File: config.mk
export PLATFORM = sky130hd
export DESIGN_NAME = wfe_top
export DESIGN_NICKNAME = d
export VERILOG_FILES = /design/src/rtl/wfe_pkg.sv /design/src/rtl/window_ctrl.sv /design/src/rtl/zero_cross_counter.sv /design/src/rtl/amplitude_stats.sv /design/src/rtl/ratio_divider.sv /design/src/rtl/feature_sequencer.sv /design/src/rtl/wfe_top.sv
export VERILOG_INCLUDE_DIRS = /design/src /design/src/rtl
export SDC_FILE = /design/constraint.sdc
export NUM_CORES = 1
export LEC_CHECK = 0
export ABC_AREA = 1
export ABC_CLOCK_PERIOD_IN_PS = 6700
export BUFFER_PORTS_ARGS = -buffer_cell sky130_fd_sc_hd__buf_2
export CORE_MARGIN = 2
export CORE_UTILIZATION = 39
export DETAILED_ROUTE_END_ITERATION = 8
export HOLD_SLACK_MARGIN = 0.05
export SKIP_CTS_REPAIR_TIMING = 1
export SYNTH_ARGS = -nofsm -noshare
export SYNTH_HDL_FRONTEND = slang
export SYNTH_SLANG_ARGS = --single-unit
File: constraint.sdc
create_clock -name clk -period 6.7 [get_ports clk]
set_clock_uncertainty 0.05 [all_clocks]
set_input_delay 1.675 -clock clk [delete_from_list [all_inputs] [get_ports clk]]
set_output_delay 1.675 -clock clk [all_outputs]
set_load 0.02 [all_outputs]
File: src/rtl/wfe_config.svh
`ifndef WFE_CONFIG_SVH
`define WFE_CONFIG_SVH

// ==================================================
// sample stream and window
// ==================================================
`define WFE_DATA_WIDTH   11
`define WFE_WINDOW_LOG2  10                      // 1024 samples per window
`define WFE_CNT_WIDTH    (`WFE_WINDOW_LOG2 + 1)

// ==================================================
// arithmetic widths
// ==================================================
`define WFE_ACC_WIDTH    32
`define WFE_FEAT_WIDTH   16
`define WFE_DIV_WIDTH    24                      // also the divider latency in cycles
`define WFE_ZCR_SHIFT    6

`endif

File: src/rtl/wfe_pkg.sv
`include "wfe_config.svh"
`default_nettype none

package wfe_pkg;

    // raw input sample, two's complement
    typedef logic signed [`WFE_DATA_WIDTH-1:0] sample_t;

    // window sums
    typedef logic signed [`WFE_ACC_WIDTH-1:0]  acc_t;

    // published features
    typedef logic        [`WFE_FEAT_WIDTH-1:0] feature_t;
    typedef logic signed [`WFE_FEAT_WIDTH-1:0] sfeature_t;

    // divider dividend and raw quotient
    typedef logic        [`WFE_DIV_WIDTH-1:0]  div_t;

endpackage

`default_nettype wire

File: src/rtl/window_ctrl.sv
`include "wfe_config.svh"
`default_nettype none

module window_ctrl (
    input  logic clk,
    input  logic rst_n,
    input  logic signal_valid,
    input  logic done,
    output logic sample_take,
    output logic window_last,
    output logic busy
);

    localparam logic [`WFE_CNT_WIDTH-1:0] LAST_IDX = (1 << `WFE_WINDOW_LOG2) - 1;

    logic [`WFE_CNT_WIDTH-1:0] sample_cnt;   // samples taken in the open window

    // samples offered during the compute phase are simply dropped
    assign sample_take = signal_valid && !busy;
    assign window_last = sample_take && (sample_cnt == LAST_IDX);

    always_ff @(posedge clk or negedge rst_n) begin
        if (!rst_n) begin
            sample_cnt <= '0;
        end else if (sample_take) begin
            if (window_last) begin
                sample_cnt <= '0;
            end else begin
                sample_cnt <= sample_cnt + 1'b1;
            end
        end
    end

    // busy covers the whole compute phase
    always_ff @(posedge clk or negedge rst_n) begin
        if (!rst_n) begin
            busy <= 1'b0;
        end else if (window_last) begin
            busy <= 1'b1;
        end else if (done) begin
            busy <= 1'b0;
        end
    end

    // the sequencer may only finish a window that has been closed here
    a_done_only_busy: assert property (@(posedge clk) disable iff (!rst_n)
        done |-> busy);

endmodule

`default_nettype wire

File: src/rtl/zero_cross_counter.sv
`include "wfe_config.svh"
`default_nettype none

module zero_cross_counter
    import wfe_pkg::*;
(
    input  logic     clk,
    input  logic     rst_n,
    input  sample_t  signal_in,
    input  logic     sample_take,
    input  logic     window_last,
    output feature_t crossings
);

    logic                      prev_sign;   // sign bit of the last accepted sample
    logic                      have_prev;   // low until a window has its first sample
    logic                      cross_now;
    logic [`WFE_CNT_WIDTH-1:0] cross_cnt;
    logic [`WFE_CNT_WIDTH-1:0] cross_total;

    // zero counts as non-negative, so only the sign bit matters
    assign cross_now   = have_prev && (prev_sign != signal_in[`WFE_DATA_WIDTH-1]);
    assign cross_total = cross_cnt + cross_now;

    always_ff @(posedge clk or negedge rst_n) begin
        if (!rst_n) begin
            prev_sign <= 1'b0;
            have_prev <= 1'b0;
            cross_cnt <= '0;
            crossings <= '0;
        end else if (sample_take) begin
            if (window_last) begin
                // scaled count, top bits drop off
                crossings <= feature_t'(cross_total) << `WFE_ZCR_SHIFT;
                cross_cnt <= '0;
                have_prev <= 1'b0;            // next window starts with no pair
            end else begin
                cross_cnt <= cross_total;
                have_prev <= 1'b1;
            end
            prev_sign <= signal_in[`WFE_DATA_WIDTH-1];
        end
    end

endmodule

`default_nettype wire

File: src/rtl/amplitude_stats.sv
`include "wfe_config.svh"
`default_nettype none

module amplitude_stats
    import wfe_pkg::*;
(
    input  logic    clk,
    input  logic    rst_n,
    input  sample_t signal_in,
    input  logic    sample_take,
    input  logic    window_last,
    output sample_t peak_max,
    output sample_t peak_min,
    output acc_t    sum_abs,
    output acc_t    sum_square,
    output acc_t    sum_signal,
    output logic    stats_ready
);

    localparam int W = `WFE_DATA_WIDTH;

    localparam sample_t MOST_POS = {1'b0, {(W-1){1'b1}}};
    localparam sample_t MOST_NEG = {1'b1, {(W-1){1'b0}}};

    sample_t                run_max, run_min;
    acc_t                   acc_abs, acc_sq, acc_sum;
    logic signed [W:0]      wide_in;       // one extra bit so -1024 negates cleanly
    logic        [W:0]      mag;
    logic signed [2*W-1:0]  square;
    sample_t                max_next, min_next;
    acc_t                   abs_next, sq_next, sum_next;

    // ==================================================
    // running values including the current sample
    // ==================================================
    always_comb begin
        wide_in  = signal_in;
        mag      = wide_in[W] ? -wide_in : wide_in;
        square   = signal_in * signal_in;
        max_next = (signal_in > run_max) ? signal_in : run_max;
        min_next = (signal_in < run_min) ? signal_in : run_min;
        abs_next = acc_abs + acc_t'(mag);
        sq_next  = acc_sq + square;
        sum_next = acc_sum + signal_in;
    end

    always_ff @(posedge clk or negedge rst_n) begin
        if (!rst_n) begin
            run_max     <= MOST_NEG;
            run_min     <= MOST_POS;
            acc_abs     <= '0;
            acc_sq      <= '0;
            acc_sum     <= '0;
            stats_ready <= 1'b0;
        end else begin
            stats_ready <= sample_take && window_last;
            if (sample_take && window_last) begin
                // reseed for the next window
                run_max <= MOST_NEG;
                run_min <= MOST_POS;
                acc_abs <= '0;
                acc_sq  <= '0;
                acc_sum <= '0;
            end else if (sample_take) begin
                run_max <= max_next;
                run_min <= min_next;
                acc_abs <= abs_next;
                acc_sq  <= sq_next;
                acc_sum <= sum_next;
            end
        end
    end

    // ==================================================
    // window totals, stable until the next window closes
    // ==================================================
    always_ff @(posedge clk) begin
        if (sample_take && window_last) begin
            peak_max   <= max_next;
            peak_min   <= min_next;
            sum_abs    <= abs_next;
            sum_square <= sq_next;
            sum_signal <= sum_next;
        end
    end

endmodule

`default_nettype wire

File: src/rtl/ratio_divider.sv
`include "wfe_config.svh"
`default_nettype none

module ratio_divider
    import wfe_pkg::*;
(
    input  logic     clk,
    input  logic     rst_n,
    input  logic     div_start,
    input  div_t     dividend,
    input  feature_t divisor,
    output feature_t quotient,
    output logic     div_done
);

    localparam int DW = `WFE_DIV_WIDTH;
    localparam int FW = `WFE_FEAT_WIDTH;
    localparam int CW = $clog2(DW);

    logic          running;
    logic [CW-1:0] steps_left;
    div_t          quo_q, quo_src, quo_next;     // dividend shifts out, quotient in
    feature_t      rem_q, rem_src, rem_next;
    feature_t      dsr_q, dsr_src;
    logic [FW:0]   shifted;
    logic [FW+1:0] trial;

    // ==================================================
    // one restoring step per cycle
    // ==================================================
    always_comb begin
        // the first step runs on the inputs in the start cycle
        if (running) begin
            quo_src = quo_q;
            rem_src = rem_q;
            dsr_src = dsr_q;
        end else begin
            quo_src = dividend;
            rem_src = '0;
            dsr_src = divisor;
        end
        shifted = {rem_src, quo_src[DW-1]};
        trial   = {1'b0, shifted} - {2'b00, dsr_src};
        if (trial[FW+1]) begin
            rem_next = shifted[FW-1:0];          // went negative, restore
        end else begin
            rem_next = trial[FW-1:0];
        end
        quo_next = {quo_src[DW-2:0], ~trial[FW+1]};
    end

    always_ff @(posedge clk or negedge rst_n) begin
        if (!rst_n) begin
            running    <= 1'b0;
            steps_left <= '0;
            div_done   <= 1'b0;
        end else begin
            div_done <= 1'b0;
            if (div_start) begin
                running    <= 1'b1;
                steps_left <= CW'(DW - 1);
            end else if (running) begin
                steps_left <= steps_left - 1'b1;
                if (steps_left == CW'(1)) begin
                    running  <= 1'b0;
                    div_done <= 1'b1;            // last quotient bit lands now
                end
            end
        end
    end

    always_ff @(posedge clk) begin
        if (div_start || running) begin
            quo_q <= quo_next;
            rem_q <= rem_next;
        end
        if (div_start) begin
            dsr_q <= divisor;
        end
    end

    // clip to full scale
    assign quotient = (|quo_q[DW-1:FW]) ? '1 : quo_q[FW-1:0];

    a_divisor_nonzero: assert property (@(posedge clk) disable iff (!rst_n)
        div_start |-> (divisor != '0));

    a_single_division: assert property (@(posedge clk) disable iff (!rst_n)
        div_start |-> !running);

endmodule

`default_nettype wire

File: src/rtl/feature_sequencer.sv
`include "wfe_config.svh"
`default_nettype none

module feature_sequencer
    import wfe_pkg::*;
(
    input  logic      clk,
    input  logic      rst_n,
    input  logic      stats_ready,
    input  sample_t   peak_max,
    input  sample_t   peak_min,
    input  acc_t      sum_abs,
    input  acc_t      sum_square,
    input  acc_t      sum_signal,
    input  feature_t  crossings,
    input  feature_t  quotient,
    input  logic      div_done,
    output logic      div_start,
    output div_t      dividend,
    output feature_t  divisor,
    output logic      done,
    output feature_t  zcr,
    output feature_t  crest_factor,
    output feature_t  form_factor,
    output feature_t  mean_square,
    output sfeature_t mean_value,
    output logic      features_valid
);

    localparam int FW = `WFE_FEAT_WIDTH;

    localparam logic [2:0] ST_IDLE    = 3'd0;
    localparam logic [2:0] ST_PREPARE = 3'd1;
    localparam logic [2:0] ST_CREST   = 3'd2;
    localparam logic [2:0] ST_FORM    = 3'd3;
    localparam logic [2:0] ST_PUBLISH = 3'd4;

    localparam feature_t CREST_DIV0 = 16'hFFFF;
    localparam feature_t FORM_DIV0  = 16'h0100;   // 1.0 in Q8.8

    logic [2:0] state;
    acc_t       ms_full, abs_full, sum_full;
    feature_t   p2p_q, ms_q, avg_q;
    sfeature_t  mean_q;
    feature_t   crest_q, form_q;
    logic       crest_go, crest_end, form_go, form_skip;

    // window means, divide by window length
    always_comb begin
        ms_full  = sum_square >> `WFE_WINDOW_LOG2;
        abs_full = sum_abs >> `WFE_WINDOW_LOG2;
        sum_full = sum_signal >>> `WFE_WINDOW_LOG2;
    end

    // ==================================================
    // divider launch
    // ==================================================
    assign crest_go  = (state == ST_PREPARE) && (ms_q != '0);
    assign crest_end = ((state == ST_PREPARE) && (ms_q == '0)) ||
                       ((state == ST_CREST) && div_done);
    assign form_go   = crest_end && (avg_q != '0);
    assign form_skip = crest_end && (avg_q == '0);

    assign div_start = crest_go || form_go;
    assign dividend  = crest_go ? div_t'({p2p_q, 8'h00}) : div_t'({ms_q, 8'h00});
    assign divisor   = crest_go ? ms_q : avg_q;

    // operands and ratios, only read inside the compute phase
    always_ff @(posedge clk) begin
        if ((state == ST_IDLE) && stats_ready) begin
            p2p_q  <= feature_t'(sfeature_t'(peak_max) - sfeature_t'(peak_min));
            ms_q   <= ms_full[FW-1:0];
            avg_q  <= abs_full[FW-1:0];
            mean_q <= sum_full[FW-1:0];
        end
        if ((state == ST_PREPARE) && (ms_q == '0)) begin
            crest_q <= CREST_DIV0;
        end else if ((state == ST_CREST) && div_done) begin
            crest_q <= quotient;
        end
        if (form_skip) begin
            form_q <= FORM_DIV0;
        end else if ((state == ST_FORM) && div_done) begin
            form_q <= quotient;
        end
    end

    // ==================================================
    // FSM and output registers
    // ==================================================
    always_ff @(posedge clk or negedge rst_n) begin
        if (!rst_n) begin
            state          <= ST_IDLE;
            done           <= 1'b0;
            features_valid <= 1'b0;
            zcr            <= '0;
            crest_factor   <= '0;
            form_factor    <= '0;
            mean_square    <= '0;
            mean_value     <= '0;
        end else begin
            done           <= 1'b0;
            features_valid <= 1'b0;
            case (state)
                ST_IDLE: begin
                    if (stats_ready) begin
                        state <= ST_PREPARE;
                    end
                end
                ST_PREPARE: begin
                    if (crest_go) begin
                        state <= ST_CREST;
                    end else begin
                        state <= form_go ? ST_FORM : ST_PUBLISH;
                    end
                end
                ST_CREST: begin
                    if (div_done) begin
                        state <= form_go ? ST_FORM : ST_PUBLISH;
                    end
                end
                ST_FORM: begin
                    if (div_done) begin
                        state <= ST_PUBLISH;
                    end
                end
                ST_PUBLISH: begin
                    zcr            <= crossings;
                    crest_factor   <= crest_q;
                    form_factor    <= form_q;
                    mean_square    <= ms_q;
                    mean_value     <= mean_q;
                    features_valid <= 1'b1;
                    done           <= 1'b1;  // releases busy
                    state          <= ST_IDLE;
                end
                default: state <= ST_IDLE;
            endcase
        end
    end

    // a new window can only close once the previous one is published
    a_ready_in_idle: assert property (@(posedge clk) disable iff (!rst_n)
        stats_ready |-> (state == ST_IDLE));

endmodule

`default_nettype wire

File: src/rtl/wfe_top.sv
`default_nettype none

module wfe_top
    import wfe_pkg::*;
(
    input  logic      clk,
    input  logic      rst_n,
    input  sample_t   signal_in,
    input  logic      signal_valid,
    output feature_t  zcr,
    output feature_t  crest_factor,
    output feature_t  form_factor,
    output sfeature_t mean_value,
    output feature_t  mean_square,
    output logic      features_valid,
    output logic      busy
);

    logic     sample_take;
    logic     window_last;
    logic     done;
    feature_t crossings;

    // window totals
    sample_t  peak_max, peak_min;
    acc_t     sum_abs, sum_square, sum_signal;
    logic     stats_ready;

    // shared divider
    logic     div_start, div_done;
    div_t     dividend;
    feature_t divisor, quotient;

    window_ctrl window_ctrl_i (
        .clk          (clk),
        .rst_n        (rst_n),
        .signal_valid (signal_valid),
        .done         (done),
        .sample_take  (sample_take),
        .window_last  (window_last),
        .busy         (busy)
    );

    zero_cross_counter zero_cross_counter_i (
        .clk         (clk),
        .rst_n       (rst_n),
        .signal_in   (signal_in),
        .sample_take (sample_take),
        .window_last (window_last),
        .crossings   (crossings)
    );

    amplitude_stats amplitude_stats_i (
        .clk         (clk),
        .rst_n       (rst_n),
        .signal_in   (signal_in),
        .sample_take (sample_take),
        .window_last (window_last),
        .peak_max    (peak_max),
        .peak_min    (peak_min),
        .sum_abs     (sum_abs),
        .sum_square  (sum_square),
        .sum_signal  (sum_signal),
        .stats_ready (stats_ready)
    );

    ratio_divider ratio_divider_i (
        .clk       (clk),
        .rst_n     (rst_n),
        .div_start (div_start),
        .dividend  (dividend),
        .divisor   (divisor),
        .quotient  (quotient),
        .div_done  (div_done)
    );

    feature_sequencer feature_sequencer_i (
        .clk            (clk),
        .rst_n          (rst_n),
        .stats_ready    (stats_ready),
        .peak_max       (peak_max),
        .peak_min       (peak_min),
        .sum_abs        (sum_abs),
        .sum_square     (sum_square),
        .sum_signal     (sum_signal),
        .crossings      (crossings),
        .quotient       (quotient),
        .div_done       (div_done),
        .div_start      (div_start),
        .dividend       (dividend),
        .divisor        (divisor),
        .done           (done),
        .zcr            (zcr),
        .crest_factor   (crest_factor),
        .form_factor    (form_factor),
        .mean_square    (mean_square),
        .mean_value     (mean_value),
        .features_valid (features_valid)
    );

endmodule

`default_nettype wire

▶ [PROBLEM DETAILS]
Starting with the line above that holds "dsr_src = dsr_q;" and stopping with the line that holds "rem_next = trial[FW-1:0];", reproduce each line exactly, omitting all other lines.

▶ [EXERCISE RESPONSE]
            dsr_src = dsr_q;
        end else begin
            quo_src = dividend;
            rem_src = '0;
            dsr_src = divisor;
        end
        shifted = {rem_src, quo_src[DW-1]};
        trial   = {1'b0, shifted} - {2'b00, dsr_src};
        if (trial[FW+1]) begin
            rem_next = shifted[FW-1:0];          // went negative, restore
        end else begin
            rem_next = trial[FW-1:0];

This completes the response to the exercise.